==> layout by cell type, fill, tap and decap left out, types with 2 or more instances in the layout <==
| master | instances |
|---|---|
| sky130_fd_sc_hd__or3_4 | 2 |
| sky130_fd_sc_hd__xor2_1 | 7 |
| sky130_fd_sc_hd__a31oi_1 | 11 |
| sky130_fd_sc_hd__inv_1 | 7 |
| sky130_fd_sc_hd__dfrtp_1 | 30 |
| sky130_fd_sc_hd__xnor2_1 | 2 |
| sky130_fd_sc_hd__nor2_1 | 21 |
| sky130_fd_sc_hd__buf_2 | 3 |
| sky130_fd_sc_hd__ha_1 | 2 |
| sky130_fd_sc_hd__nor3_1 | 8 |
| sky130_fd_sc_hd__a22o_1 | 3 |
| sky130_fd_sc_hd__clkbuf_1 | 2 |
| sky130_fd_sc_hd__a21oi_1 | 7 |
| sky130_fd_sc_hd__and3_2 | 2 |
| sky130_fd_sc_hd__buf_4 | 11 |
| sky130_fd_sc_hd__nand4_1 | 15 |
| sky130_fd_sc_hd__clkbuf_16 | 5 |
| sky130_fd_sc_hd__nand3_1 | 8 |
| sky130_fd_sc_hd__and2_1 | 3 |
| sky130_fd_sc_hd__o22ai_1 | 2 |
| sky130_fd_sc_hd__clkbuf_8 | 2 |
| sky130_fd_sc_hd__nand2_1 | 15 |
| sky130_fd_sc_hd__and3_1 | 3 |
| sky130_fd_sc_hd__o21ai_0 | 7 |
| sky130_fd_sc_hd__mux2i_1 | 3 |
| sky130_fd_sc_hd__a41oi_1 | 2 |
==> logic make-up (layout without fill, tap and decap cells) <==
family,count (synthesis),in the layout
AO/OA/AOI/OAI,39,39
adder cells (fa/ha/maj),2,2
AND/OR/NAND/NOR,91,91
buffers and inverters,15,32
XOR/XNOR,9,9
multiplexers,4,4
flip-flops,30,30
File: src/rtl/control_unit_mc_wait_timer.sv
// Acknowledge wait counter; expired flags the LIMIT-th consecutive un-acked cycle.
module wait_timer #(
  parameter int unsigned WIDTH = 4,
  parameter int unsigned LIMIT = 15
) (
  input  logic clk,
  input  logic reset,
  input  logic clear,
  input  logic run,
  output logic expired
);

  localparam int unsigned LAST = (LIMIT > 0) ? LIMIT - 1 : 0;

  logic [WIDTH-1:0] count;

  // A LIMIT of zero disables the timeout entirely.
  assign expired = (LIMIT > 0) && (32'(count) == LAST);

  always_ff @(posedge clk or posedge reset) begin
    if (reset) begin
      count <= '0;
    end else if (clear) begin
      count <= '0;
    end else if (run && !expired) begin
      count <= count + WIDTH'(1);
    end
  end

endmodule
`src/rtl/smpl_ifetch_queue.sv`:
```
// rtl/smpl_ifetch_queue.sv - SMPL instruction prefetch queue with redirect flush
// Optional stall_cycles counter output is enabled by defining SMPL_IFQ_STALL_CNT_EN.
module smpl_ifetch_queue #(
  parameter int          DEPTH    = 4,
  parameter logic [12:0] RESET_PC = 13'h0000
) (
  input  logic        clock,
  input  logic        reset,
  input  logic        redirect,
  input  logic [12:0] redirect_addr,
  output logic        instr_valid,
  input  logic        instr_ready,
  output logic [15:0] instr_data,
  output logic [12:0] instr_addr,
  output logic        mem_req,
  output logic [12:0] mem_addr,
  input  logic        mem_ack,
  input  logic [15:0] mem_rdata
`ifdef SMPL_IFQ_STALL_CNT_EN
  ,
  output logic [15:0] stall_cycles
`endif
);

  localparam int          AW         = (DEPTH > 1) ? $clog2(DEPTH) : 1;
  localparam logic [AW:0] FULL_COUNT = (AW+1)'(DEPTH);
  localparam logic [AW:0] ONE        = (AW+1)'(1);

  typedef enum logic {IDLE, BUSY} state_t;

  state_t        state, state_n;
  logic [12:0]   fetch_pc, fetch_pc_n;
  logic [12:0]   mem_addr_n;
  logic          drop, drop_n;
  logic [15:0]   fifo_data [DEPTH];
  logic [12:0]   fifo_addr [DEPTH];
  logic [AW-1:0] rd_ptr, wr_ptr, rd_ptr_n, wr_ptr_n, head_ptr;
  logic [AW:0]   count, count_n, count_after_pop;
  logic          pop, push;
  logic [15:0]   head_data_n;
  logic [12:0]   head_addr_n;

  assign mem_req         = (state == BUSY);
  assign pop             = instr_valid && instr_ready && !redirect;
  assign count_after_pop = count - (AW+1)'(pop);

  always_comb begin
    state_n    = state;
    fetch_pc_n = fetch_pc;
    mem_addr_n = mem_addr;
    drop_n     = drop;
    push       = 1'b0;
    case (state)
      IDLE: begin
        if (redirect) begin
          state_n    = BUSY;
          fetch_pc_n = redirect_addr;
          mem_addr_n = redirect_addr;
          drop_n     = 1'b0;
        end else if (count < FULL_COUNT) begin
          state_n    = BUSY;
          mem_addr_n = fetch_pc;
        end
      end
      BUSY: begin
        if (redirect) begin
          fetch_pc_n = redirect_addr;
          // An in-flight request cannot be aborted; its word is dropped on ack.
          if (mem_ack) begin
            mem_addr_n = redirect_addr;
            drop_n     = 1'b0;
          end else begin
            drop_n     = 1'b1;
          end
        end else if (mem_ack) begin
          if (drop) begin
            drop_n     = 1'b0;
            mem_addr_n = fetch_pc;
          end else begin
            push       = 1'b1;
            fetch_pc_n = fetch_pc + 13'd1;
            if (count_after_pop < (FULL_COUNT - ONE))
              mem_addr_n = fetch_pc + 13'd1;
            else
              state_n = IDLE;
          end
        end
      end
      default: state_n = IDLE;
    endcase
  end

  always_comb begin
    count_n  = redirect ? '0 : count_after_pop + (AW+1)'(push);
    rd_ptr_n = redirect ? '0 : rd_ptr + AW'(pop);
    wr_ptr_n = redirect ? '0 : wr_ptr + AW'(push);
    head_ptr = rd_ptr + AW'(pop);
    // The incoming word becomes the head only when nothing older remains.
    if (push && (count_after_pop == '0)) begin
      head_data_n = mem_rdata;
      head_addr_n = fetch_pc;
    end else begin
      head_data_n = fifo_data[head_ptr];
      head_addr_n = fifo_addr[head_ptr];
    end
  end

  always_ff @(posedge clock or posedge reset) begin
    if (reset) begin
      state       <= IDLE;
      fetch_pc    <= RESET_PC;
      mem_addr    <= RESET_PC;
      drop        <= 1'b0;
      rd_ptr      <= '0;
      wr_ptr      <= '0;
      count       <= '0;
      instr_valid <= 1'b0;
      instr_data  <= 16'h0000;
      instr_addr  <= 13'h0000;
    end else begin
      state    <= state_n;
      fetch_pc <= fetch_pc_n;
      mem_addr <= mem_addr_n;
      drop     <= drop_n;
      rd_ptr   <= rd_ptr_n;
      wr_ptr   <= wr_ptr_n;
      count    <= count_n;
      if (redirect) begin
        instr_valid <= 1'b0;
      end else begin
        instr_valid <= (count_n != '0);
        if (count_n != '0) begin
          instr_data <= head_data_n;
          instr_addr <= head_addr_n;
        end
      end
    end
  end

  always_ff @(posedge clock) begin
    if (push) begin
      fifo_data[wr_ptr] <= mem_rdata;
      fifo_addr[wr_ptr] <= fetch_pc;
    end
  end

`ifdef SMPL_IFQ_STALL_CNT_EN
  always_ff @(posedge clock or posedge reset) begin
    if (reset)
      stall_cycles <= 16'h0000;
    else if (instr_ready && !instr_valid && !redirect && (stall_cycles != 16'hFFFF))
      stall_cycles <= stall_cycles + 16'd1;
  end
`endif

endmodule

```
`config.mk`:
```
export PLATFORM = sky130hd
export DESIGN_NAME = smpl_ifetch_queue
export DESIGN_NICKNAME = d
export VERILOG_FILES = /design/src/rtl/smpl_ifetch_queue.sv
export SDC_FILE = /design/constraint.sdc
export NUM_CORES = 1
export LEC_CHECK = 0
export CELL_PAD_IN_SITES_DETAIL_PLACEMENT = 1
export CELL_PAD_IN_SITES_GLOBAL_PLACEMENT = 2
export CORE_ASPECT_RATIO = 2
export CORE_MARGIN = 10
export CORE_UTILIZATION = 25
export DETAILED_ROUTE_END_ITERATION = 8
export PLACE_DENSITY = 0.62
export SLEW_MARGIN = 20
export SYNTH_ARGS = -nofsm -noshare
export SYNTH_HDL_FRONTEND = slang
export SYNTH_SLANG_ARGS = --single-unit
```
`constraint.sdc`:
```
create_clock -name clock -period 9 [get_ports clock]
set_clock_uncertainty 0.05 [all_clocks]
set_input_delay 0.9 -clock clock [delete_from_list [all_inputs] [get_ports clock]]
set_output_delay 0.9 -clock clock [all_outputs]
set_load 0.02 [all_outputs]
```
==> metrics <==
outcome=completed; Clock Path Buffers=2; dpl ws=4140 ps; mux share of post-synthesis cell area=0.0946; FF+latch count, synth=181; # nets final=676; GRT Total Usage=0.112; Fin. Hold Viols=0; P_int=0.00177 W; R2R cell count=10; Fill cells=3297; Final Wtd Congestion=0.770; largest net degree at the start of global routing=66; total grt overflow=0; Hold Path Origin=mem_addr[4]; Clock Latency Late Sink=430 ps; detail-routed via count per cell=4.63; P&R area growth vs syn=23.7%; port buffer count=77; Total Power=0.00252 W; via count=4937; clock share of power=0.313; Most Frequent Cell on Critical Path=ha_1; Setup TNS=0 ps; DR pass1 iterations=4; asr flop ratio synth=0.359; Flop pwr share=0.439; reg2reg end=instr_data[11]; RSZ-0062 raised after global routing=no; Crit Reg-Reg Startpoint=instr_valid; Worst-Margin Slew=1030 ps; Switching Fraction=0.297; Post-Syn Nets=610; Period Utilization, post-route=0.491; initial antenna violation count=0; DR DRC count=0; clock sink count=181; num ports=78; Synth cell types=55; ant diodes=0; ys flop type=edfxtp_1; Worst Setup End Kind=flip-flop; DR iter-0 viols=204; commonest cells after routing, fill and taps aside=116 x edfxtp_1, 78 x nand2_1, 77 x clkdlybuf4s50_1; Post-Synth Adder-Cell Area=0.0112; flop2flop setup slack=6130 ps; number of synthesized flops with an enable pin=116; worst stage delay on the critical path=540 ps; crit-path cells=clkdlybuf4s50_1 > buf_4 > clkinv_1 > and3_1 > ha_1 > ha_1 > inv_1 > ha_1 > xnor3_1 > a21oi_4 > buf_4 > nor2_1 > a31oi_1; Post-DRT Antenna Nets=0; post-synthesis cell area=7790 um2; number of global-route vias before repair=5672; commonest non-fill, non-tap cell in the layout=edfxtp_1; CTS root buf=clkbuf_16; Startpoint Class=input port; CP Max Fanout=59; data arrival time of the worst path=4710 ps; clk slew on worst S/H paths=70 ps; Core Box Area=30900 um2; Worst IR Drop VDD=0.128 mV; endpoints failing setup=0; CTS H-tree lvls=4; cells after synthesis=569; Static Leak=3.33 nW; XOR/XNOR Fraction of Synth Area=0.00851; worst min path class=flip-flop to flip-flop; max-cap viol count=0; Final Max Tran Viols=0; Setup CP Type=input port to flip-flop; Hold Path Depth=1; final WL=21200 um; largest family of logic cells by synthesized area=simple AND/OR/NAND/NOR gates; Compound-Gate Fraction of Synth Area=0.0890; crit path time final=4420 ps; Die Ht=270 um; CTS Hold Bufs=0; Starting Density=0.253; DP HPWL=14000 um; row count=91; worst hold path endpoint=mem_addr[4]; Worst EP required=9290 ps; TritonCTS buffer count=17; Final WS setup=4580 ps; synth warn=0; die width=145 um; first-pass GRT wire length=33100 um; Setup Buffers After CTS=0; Sw Pwr=0.000747 W; CP max-delay cell=clkinv_1; layout cells sized above 1=0.130; FMAX=226 MHz; sequential cell area fraction in the yosys report=0.656; simple-gate share of the synthesized area=0.107; Max-slew headroom=0.312; cell area power density=261 nW/um2; CTS tree=yes; routed len/inst=19.9 um; Comb power frac=0.249; post_cts resized=0; full die area=39100 um2; syn_area_per_cell=13.7 um2
-- registers in the layout, indices dropped and copies added (netlist names), 3 cells and up --
signal and flops:
mem_addr 13, fetch_pc 13, instr_data 16, instr_addr 13
fifo_data 64, fifo_addr 52, count 3
-- cell usage after synthesis, types with 2 or more instances --
cell type | count | area, um2
a21oi_1 | 20 | 100
nand3_1 | 8 | 40.0
o22ai_1 | 5 | 31.3
or3_1 | 3 | 18.8
buf_6 | 5 | 56.3
nand4_1 | 4 | 25.0
buf_4 | 3 | 22.5
mux2_2 | 3 | 33.8
nor2_1 | 40 | 150
buf_2 | 15 | 75.1
nand2b_1 | 2 | 12.5
o22a_1 | 2 | 17.5
o21ai_0 | 16 | 80.1
inv_1 | 10 | 37.5
o21a_1 | 6 | 45.0
and3_1 | 4 | 25.0
mux4_2 | 29 | 653
nor3_1 | 6 | 30.0
a31oi_1 | 43 | 269
nor2b_1 | 5 | 31.3
mux2i_1 | 2 | 20.0
xnor2_1 | 3 | 26.3
nor3b_1 | 2 | 15.0
a41oi_1 | 3 | 26.3
o32ai_1 | 2 | 17.5
mux2_4 | 2 | 30.0
o2bb2ai_1 | 2 | 17.5
and2_1 | 8 | 50.1
and4_1 | 2 | 17.5
a22oi_1 | 2 | 15.0
nand3b_1 | 6 | 45.0
dfrtp_1 | 65 | 1630
nand2_1 | 78 | 293
xor2_1 | 2 | 17.5
ha_1 | 7 | 87.6
clkbuf_1 | 17 | 63.8
a21oi_2 | 2 | 17.5
a2bb2oi_1 | 2 | 17.5
nor4_1 | 2 | 12.5
edfxtp_1 | 116 | 3480
-- kinds of logic after synthesis --
kind of cell             count (synthesis)
AO/OA/AOI/OAI                          110
XOR/XNOR                                 6
adder cells (fa/ha/maj)                  7
buffers and inverters                   52
flip-flops                             181
multiplexers                            36
AND/OR/NAND/NOR                        177
-- power groups by stage --
stage               clock network [W]  logic, W  registers [W]
floorplan                           0  0.000282        0.00118
global placement                    0  0.000627        0.00112
detailed placement                  0  0.000640        0.00113
CTS                          0.000813  0.000643        0.00111
global route                 0.000845  0.000684        0.00112
finish                       0.000788  0.000626        0.00110
-- final cells by class --
type	instances	area, um2	area share
Sequential cell	181	5110	0.530
Multi-Input combinational cell	336	2480	0.257
Timing Repair Buffer	88	868	0.0901
Tap cell	418	523	0.0543
Clock buffer	24	472	0.0489
Clock inverter	8	149	0.0154
Inverter	11	41.3	0.00428
-- worst max path at each step --
stage / start / end / cells past startpoint
2_1_floorplan: redirect / fifo_addr[0][0] / 4
3_3_place_gp: redirect / instr_addr[9] / 8
3_5_place_dp: redirect / instr_data[11] / 13
4_1_cts: redirect / instr_data[11] / 13
5_1_grt: redirect / instr_data[11] / 13
6_report: redirect / instr_data[11] / 13
-- stage by stage --
stage / std cells / hold slack, ps / instance area, um2 / utilization
global route: 1066 / 496 / 9640 / 0.312
detailed placement: 1034 / 455 / 9020 / 0.292
finish: 1066 / 474 / 9640 / 0.312
CTS: 1066 / 478 / 9640 / 0.312
global placement: 1032 / 455 / 8980 / 0.291
floorplan: 569 / 421 / 7790 / -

═══

Exercise requirements:
Your reply must contain exactly the lines from the first line of the data through the line holding "multiplexers,4,4", and nothing more.

Expected answer:
==> layout by cell type, fill, tap and decap left out, types with 2 or more instances in the layout <==
| master | instances |
|---|---|
| sky130_fd_sc_hd__or3_4 | 2 |
| sky130_fd_sc_hd__xor2_1 | 7 |
| sky130_fd_sc_hd__a31oi_1 | 11 |
| sky130_fd_sc_hd__inv_1 | 7 |
| sky130_fd_sc_hd__dfrtp_1 | 30 |
| sky130_fd_sc_hd__xnor2_1 | 2 |
| sky130_fd_sc_hd__nor2_1 | 21 |
| sky130_fd_sc_hd__buf_2 | 3 |
| sky130_fd_sc_hd__ha_1 | 2 |
| sky130_fd_sc_hd__nor3_1 | 8 |
| sky130_fd_sc_hd__a22o_1 | 3 |
| sky130_fd_sc_hd__clkbuf_1 | 2 |
| sky130_fd_sc_hd__a21oi_1 | 7 |
| sky130_fd_sc_hd__and3_2 | 2 |
| sky130_fd_sc_hd__buf_4 | 11 |
| sky130_fd_sc_hd__nand4_1 | 15 |
| sky130_fd_sc_hd__clkbuf_16 | 5 |
| sky130_fd_sc_hd__nand3_1 | 8 |
| sky130_fd_sc_hd__and2_1 | 3 |
| sky130_fd_sc_hd__o22ai_1 | 2 |
| sky130_fd_sc_hd__clkbuf_8 | 2 |
| sky130_fd_sc_hd__nand2_1 | 15 |
| sky130_fd_sc_hd__and3_1 | 3 |
| sky130_fd_sc_hd__o21ai_0 | 7 |
| sky130_fd_sc_hd__mux2i_1 | 3 |
| sky130_fd_sc_hd__a41oi_1 | 2 |
==> logic make-up (layout without fill, tap and decap cells) <==
family,count (synthesis),in the layout
AO/OA/AOI/OAI,39,39
adder cells (fa/ha/maj),2,2
AND/OR/NAND/NOR,91,91
buffers and inverters,15,32
XOR/XNOR,9,9
multiplexers,4,4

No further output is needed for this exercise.